Agora, o cenário começa a seguir outro caminho. Conforme analisa Paulo de Matos Junior, a entrada do Banco Central cria um ambiente em que a estabilidade operacional passa a valer tanto quanto a inovação tecnológica.
Isso muda completamente a dinâmica competitiva das plataformas. Empresas precisarão demonstrar maturidade institucional para continuar operando em um setor cada vez mais supervisionado.
O que as novas regras exigem na prática?
A regulamentação eleva o nível de responsabilidade das empresas ligadas aos ativos virtuais. Não basta mais apenas intermediar operações digitais. As plataformas precisarão desenvolver estruturas capazes de sustentar fiscalização contínua e controle financeiro mais rigoroso.
Dentro desse novo cenário, algumas áreas se tornam estratégicas:
- compliance regulatório;
- monitoramento das transações;
- proteção contra fraudes;
- segurança da informação;
- gestão de risco operacional;
- governança corporativa.

Segundo Paulo de Matos Junior, empresas que ignorarem essas exigências podem enfrentar dificuldades para competir em um ambiente muito mais técnico e exigente.
O investidor está mais atento ao que acontece por trás das plataformas?
A forma como o público enxerga os criptoativos também começou a mudar. Se antes o foco estava quase exclusivamente em rentabilidade e valorização das moedas digitais, hoje existe um interesse crescente pela estrutura das empresas responsáveis pelas operações.

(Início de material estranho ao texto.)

**src/design/lindley_queue_delay_estimator_defines.svh**
```systemverilog
// assertion helpers used by the top-level design file
`ifndef LINDLEY_QUEUE_DELAY_ESTIMATOR_DEFINES_SVH
`define LINDLEY_QUEUE_DELAY_ESTIMATOR_DEFINES_SVH

`ifndef SYNTHESIS
`define LQDE_ASSERT(label, cond) \
  label: assert property (@(posedge clk) disable iff (rst) (cond)) \
    else $error("lqde check failed");
`define LQDE_ASSERT_IMPL(label, ante, cons) \
  label: assert property (@(posedge clk) disable iff (rst) (ante) |-> (cons)) \
    else $error("lqde check failed");
`else
`define LQDE_ASSERT(label, cond)
`define LQDE_ASSERT_IMPL(label, ante, cons)
`endif

`endif

```
**src/design/lqde_pkg.sv**
```systemverilog
package lqde_pkg;

  localparam int TIME_BITS = 48;
  localparam int SIZE_BITS = 16;
  localparam int RATE_BITS = 20;
  localparam logic [RATE_BITS-1:0] RATE_RESET = 20'd1000;
  localparam int BITS_PER_BYTE_NS = 8000;
  // 65535 * 8000 fits in 29 bits
  localparam int SERVICE_BITS = 29;
  localparam int DIGIT_BITS = 4;
  localparam int DIGITS = TIME_BITS / DIGIT_BITS;
  localparam int DIGIT_CNT_BITS = $clog2(DIGITS);
  localparam int DIV_CNT_BITS = $clog2(SERVICE_BITS);

  typedef struct packed {
    logic busy;
    logic done;
  } unit_status_t;

  typedef struct packed {
    logic sum_carry;
    logic borrow;
  } alu_flags_t;

endpackage

```
**src/design/lindley_queue_delay_estimator.sv**
```systemverilog
// Lindley-recurrence queueing delay estimator. Each packet transfer carries arrival time,
// size and current time; the block returns one saturated delay per packet plus a flag for
// an arrival earlier than the previous one, never set on a head-of-line packet. Service time,
// size*8000 over the link rate in Mbit/s, comes from a bit-serial restoring divider; the
// interarrival difference runs in the 4-bit digit-serial adder during the division, and the
// final delay takes a second pass of that adder; the next packet waits for both passes.
// The result sits in an output register, so a new packet is accepted while the previous
// delay still waits. A link rate of 0 acts as 1; write it only while idle.
`include "lindley_queue_delay_estimator_defines.svh"

module lindley_queue_delay_estimator
  import lqde_pkg::*;
(
  input  logic                 clk,
  input  logic                 rst,
  input  logic                 s_tvalid,
  output logic                 s_tready,
  input  logic [111:0]         s_tdata,   // arrival_ns[47:0], size_bytes[63:48], now_ns[111:64]
  input  logic                 s_tuser,   // head_of_line
  output logic                 m_tvalid,
  input  logic                 m_tready,
  output logic [TIME_BITS-1:0] m_tdata,   // delay_ns[47:0]
  output logic                 m_tuser,   // order_error
  input  logic                 cfg_valid,
  output logic                 cfg_ready,
  input  logic [RATE_BITS-1:0] cfg_data   // link rate in mbit/s
);

  localparam logic [1:0] S_IDLE = 2'd0;
  localparam logic [1:0] S_DIV  = 2'd1;
  localparam logic [1:0] S_ALU  = 2'd2;
  localparam logic [1:0] S_HOLD = 2'd3;

  logic [1:0]            state;
  logic [RATE_BITS-1:0]  rate_mbps;
  logic [TIME_BITS-1:0]  running_delay;
  logic [TIME_BITS-1:0]  previous_arrival;
  logic                  head_reg;
  logic [TIME_BITS-1:0]  arr_reg;
  logic [TIME_BITS-1:0]  now_reg;
  logic [TIME_BITS-1:0]  ia_reg;
  logic                  err_reg;
  logic [TIME_BITS-1:0]  delay_res;
  logic                  err_res;

  logic                  in_xfer;
  logic [TIME_BITS-1:0]  in_arrival;
  logic [SIZE_BITS-1:0]  in_size;
  logic [TIME_BITS-1:0]  in_now;
  logic [SERVICE_BITS-1:0] product;

  logic                  div_start;
  logic [SERVICE_BITS-1:0] quotient;
  unit_status_t          div_st;

  logic                  alu_start;
  logic [TIME_BITS-1:0]  alu_x;
  logic [TIME_BITS-1:0]  alu_y;
  logic [TIME_BITS-1:0]  alu_z;
  logic [TIME_BITS-1:0]  alu_result;
  alu_flags_t            alu_fl;
  unit_status_t          alu_st;

  logic                  pass2_start;
  logic [TIME_BITS-1:0]  pass2_x;
  logic [TIME_BITS-1:0]  pass2_z;
  logic [TIME_BITS-1:0]  delay_next;
  logic                  out_free;

  assign in_arrival = s_tdata[47:0];
  assign in_size    = s_tdata[63:48];
  assign in_now     = s_tdata[111:64];

  assign s_tready  = (state == S_IDLE);
  assign in_xfer   = s_tvalid && s_tready;
  assign cfg_ready = 1'b1;
  assign out_free  = !m_tvalid || m_tready;

  assign product = SERVICE_BITS'(in_size) * SERVICE_BITS'(BITS_PER_BYTE_NS);

  assign div_start   = in_xfer;
  assign pass2_start = (state == S_DIV) && div_st.done;
  assign alu_start   = in_xfer || pass2_start;

  // head packet: now + svc - arrival; later ones: delay + svc - interarrival (0 if out of order)
  assign pass2_x = head_reg ? now_reg : running_delay;
  assign pass2_z = head_reg ? arr_reg : (err_reg ? '0 : ia_reg);

  always_comb begin
    if (state == S_IDLE) begin
      alu_x = in_arrival;
      alu_y = '0;
      alu_z = previous_arrival;
    end else begin
      alu_x = pass2_x;
      alu_y = TIME_BITS'(quotient);
      alu_z = pass2_z;
    end
  end

  // sum overflow saturates to all ones, so the delay is then simply ~z
  always_comb begin
    if (alu_fl.sum_carry) begin
      delay_next = ~pass2_z;
    end else if (alu_fl.borrow) begin
      delay_next = '0;
    end else begin
      delay_next = alu_result;
    end
  end

  lqde_divider u_div (
    .clk      (clk),
    .rst      (rst),
    .start    (div_start),
    .dividend (product),
    .divisor  (rate_mbps),
    .quotient (quotient),
    .status   (div_st)
  );

  lqde_digit_alu u_alu (
    .clk    (clk),
    .rst    (rst),
    .start  (alu_start),
    .x      (alu_x),
    .y      (alu_y),
    .z      (alu_z),
    .result (alu_result),
    .flags  (alu_fl),
    .status (alu_st)
  );

  always_ff @(posedge clk) begin
    if (rst) begin
      state            <= S_IDLE;
      rate_mbps        <= RATE_RESET;
      running_delay    <= '0;
      previous_arrival <= '0;
      m_tvalid         <= 1'b0;
    end else begin
      if (cfg_valid && cfg_ready) begin
        rate_mbps <= cfg_data;
      end
      // a new result may replace the one leaving in the same cycle
      if (state == S_HOLD && out_free) begin
        m_tvalid <= 1'b1;
      end else if (m_tvalid && m_tready) begin
        m_tvalid <= 1'b0;
      end
      case (state)
        S_IDLE: begin
          if (in_xfer) begin
            state <= S_DIV;
          end
        end
        S_DIV: begin
          if (div_st.done) begin
            state <= S_ALU;
          end
        end
        S_ALU: begin
          if (alu_st.done) begin
            running_delay    <= delay_next;
            previous_arrival <= arr_reg;
            state            <= S_HOLD;
          end
        end
        S_HOLD: begin
          if (out_free) begin
            state <= S_IDLE;
          end
        end
        default: state <= S_IDLE;
      endcase
    end
  end

  always_ff @(posedge clk) begin
    if (in_xfer) begin
      head_reg <= s_tuser;
      arr_reg  <= in_arrival;
      now_reg  <= in_now;
    end
    // first pass finishes while the divider is still running
    if (state == S_DIV && alu_st.done) begin
      ia_reg  <= alu_result;
      err_reg <= alu_fl.borrow;
    end
    if (state == S_ALU && alu_st.done) begin
      delay_res <= delay_next;
      err_res   <= !head_reg && err_reg;
    end
    if (state == S_HOLD && out_free) begin
      m_tdata <= delay_res;
      m_tuser <= err_res;
    end
  end

  `LQDE_ASSERT_IMPL(a_idle_units_quiet, state == S_IDLE, !div_st.busy && !alu_st.busy)
  `LQDE_ASSERT_IMPL(a_out_from_hold, $rose(m_tvalid), $past(state) == S_HOLD)
  `LQDE_ASSERT_IMPL(a_head_no_error, state == S_HOLD && head_reg, !err_res)
  `LQDE_ASSERT_IMPL(a_svc_in_alu, state == S_ALU, alu_st.busy || alu_st.done)
  `LQDE_ASSERT_IMPL(a_svc_stable, state == S_ALU, $stable(quotient))

endmodule

```
**src/design/lqde_divider.sv**
```systemverilog
module lqde_divider
  import lqde_pkg::*;
(
  input  logic                    clk,
  input  logic                    rst,
  input  logic                    start,
  input  logic [SERVICE_BITS-1:0] dividend,
  input  logic [RATE_BITS-1:0]    divisor,
  output logic [SERVICE_BITS-1:0] quotient,
  output unit_status_t            status
);

  localparam logic [DIV_CNT_BITS-1:0] DIV_LAST = DIV_CNT_BITS'(SERVICE_BITS - 1);

  logic [SERVICE_BITS-1:0] quo_sh;
  logic [RATE_BITS-1:0]    rem;
  logic [RATE_BITS-1:0]    dvs;
  logic [DIV_CNT_BITS-1:0] cnt;
  logic                    busy;
  logic                    done;

  logic [RATE_BITS:0]      trial;
  logic [RATE_BITS+1:0]    diff;
  logic                    fits;
  logic [RATE_BITS-1:0]    rem_next;

  // restoring division, one quotient bit per cycle
  always_comb begin
    trial    = {rem, quo_sh[SERVICE_BITS-1]};
    diff     = {1'b0, trial} - {2'b00, dvs};
    fits     = !diff[RATE_BITS+1];
    rem_next = fits ? diff[RATE_BITS-1:0] : trial[RATE_BITS-1:0];
  end

  always_ff @(posedge clk) begin
    if (rst) begin
      busy <= 1'b0;
      done <= 1'b0;
      cnt  <= '0;
    end else begin
      done <= 1'b0;
      if (start) begin
        busy <= 1'b1;
        cnt  <= '0;
      end else if (busy) begin
        cnt <= cnt + 1'b1;
        if (cnt == DIV_LAST) begin
          busy <= 1'b0;
          done <= 1'b1;
        end
      end
    end
  end

  always_ff @(posedge clk) begin
    if (start) begin
      quo_sh <= dividend;
      rem    <= '0;
      // zero rate runs as one
      dvs    <= (divisor == '0) ? RATE_BITS'(1) : divisor;
    end else if (busy) begin
      quo_sh <= {quo_sh[SERVICE_BITS-2:0], fits};
      rem    <= rem_next;
    end
  end

  assign quotient    = quo_sh;
  assign status.busy = busy;
  assign status.done = done;

endmodule

```
**src/design/lqde_digit_alu.sv**
```systemverilog
module lqde_digit_alu
  import lqde_pkg::*;
(
  input  logic                 clk,
  input  logic                 rst,
  input  logic                 start,
  input  logic [TIME_BITS-1:0] x,
  input  logic [TIME_BITS-1:0] y,
  input  logic [TIME_BITS-1:0] z,
  output logic [TIME_BITS-1:0] result,
  output alu_flags_t           flags,
  output unit_status_t         status
);

  localparam logic [DIGIT_CNT_BITS-1:0] DIGIT_LAST = DIGIT_CNT_BITS'(DIGITS - 1);

  logic [TIME_BITS-1:0]      xs;
  logic [TIME_BITS-1:0]      ys;
  logic [TIME_BITS-1:0]      zs;
  logic [TIME_BITS-1:0]      rs;
  logic                      c1;
  logic                      b2;
  logic [DIGIT_CNT_BITS-1:0] cnt;
  logic                      busy;
  logic                      done;

  logic [DIGIT_BITS:0]       s;
  logic [DIGIT_BITS:0]       d;

  // x + y - z, low digit first, carry and borrow kept apart
  always_comb begin
    s = {1'b0, xs[DIGIT_BITS-1:0]} + {1'b0, ys[DIGIT_BITS-1:0]} + (DIGIT_BITS+1)'(c1);
    d = {1'b0, s[DIGIT_BITS-1:0]} - {1'b0, zs[DIGIT_BITS-1:0]} - (DIGIT_BITS+1)'(b2);
  end

  always_ff @(posedge clk) begin
    if (rst) begin
      busy <= 1'b0;
      done <= 1'b0;
      cnt  <= '0;
    end else begin
      done <= 1'b0;
      if (start) begin
        busy <= 1'b1;
        cnt  <= '0;
      end else if (busy) begin
        cnt <= cnt + 1'b1;
        if (cnt == DIGIT_LAST) begin
          busy <= 1'b0;
          done <= 1'b1;
        end
      end
    end
  end

  always_ff @(posedge clk) begin
    if (start) begin
      xs <= x;
      ys <= y;
      zs <= z;
      c1 <= 1'b0;
      b2 <= 1'b0;
    end else if (busy) begin
      xs <= xs >> DIGIT_BITS;
      ys <= ys >> DIGIT_BITS;
      zs <= zs >> DIGIT_BITS;
      rs <= {d[DIGIT_BITS-1:0], rs[TIME_BITS-1:DIGIT_BITS]};
      c1 <= s[DIGIT_BITS];
      b2 <= d[DIGIT_BITS];
    end
  end

  assign result          = rs;
  assign flags.sum_carry = c1;
  assign flags.borrow    = b2;
  assign status.busy     = busy;
  assign status.done     = done;

endmodule
```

Na visão de Paulo de Matos Junior, episódios internacionais envolvendo crises em grandes plataformas contribuíram para esse comportamento mais cauteloso. O investidor atual tende a observar com mais atenção fatores ligados à segurança operacional e estabilidade institucional.
O Brasil pode se destacar nesse novo cenário?
O avanço das regras brasileiras acontece em um momento em que diferentes países ainda discutem modelos regulatórios para ativos digitais. Isso pode colocar o Brasil em posição estratégica dentro da economia financeira digital da América Latina.
Conforme destaca Paulo de Matos Junior, ambientes regulados costumam atrair operações mais estruturadas e investidores interessados em crescimento sustentável. Quanto maior a previsibilidade jurídica, maior tende a ser o interesse de empresas internacionais pelo mercado local.
Além disso, o fortalecimento institucional do setor pode impulsionar áreas como tecnologia financeira, segurança digital e desenvolvimento de soluções voltadas a operações internacionais.
O setor começa a exigir outro perfil de empresa
Como enfatiza Paulo de Matos Junior, o mercado cripto brasileiro continua evoluindo, mas os critérios para conquistar espaço mudaram rapidamente. O ambiente que antes valorizava apenas expansão acelerada passa a exigir estrutura, controle e capacidade de adaptação regulatória. Em um ambiente em que a confiança se torna elemento central, empresas capazes de unir inovação e credibilidade devem assumir protagonismo no novo ciclo dos ativos digitais.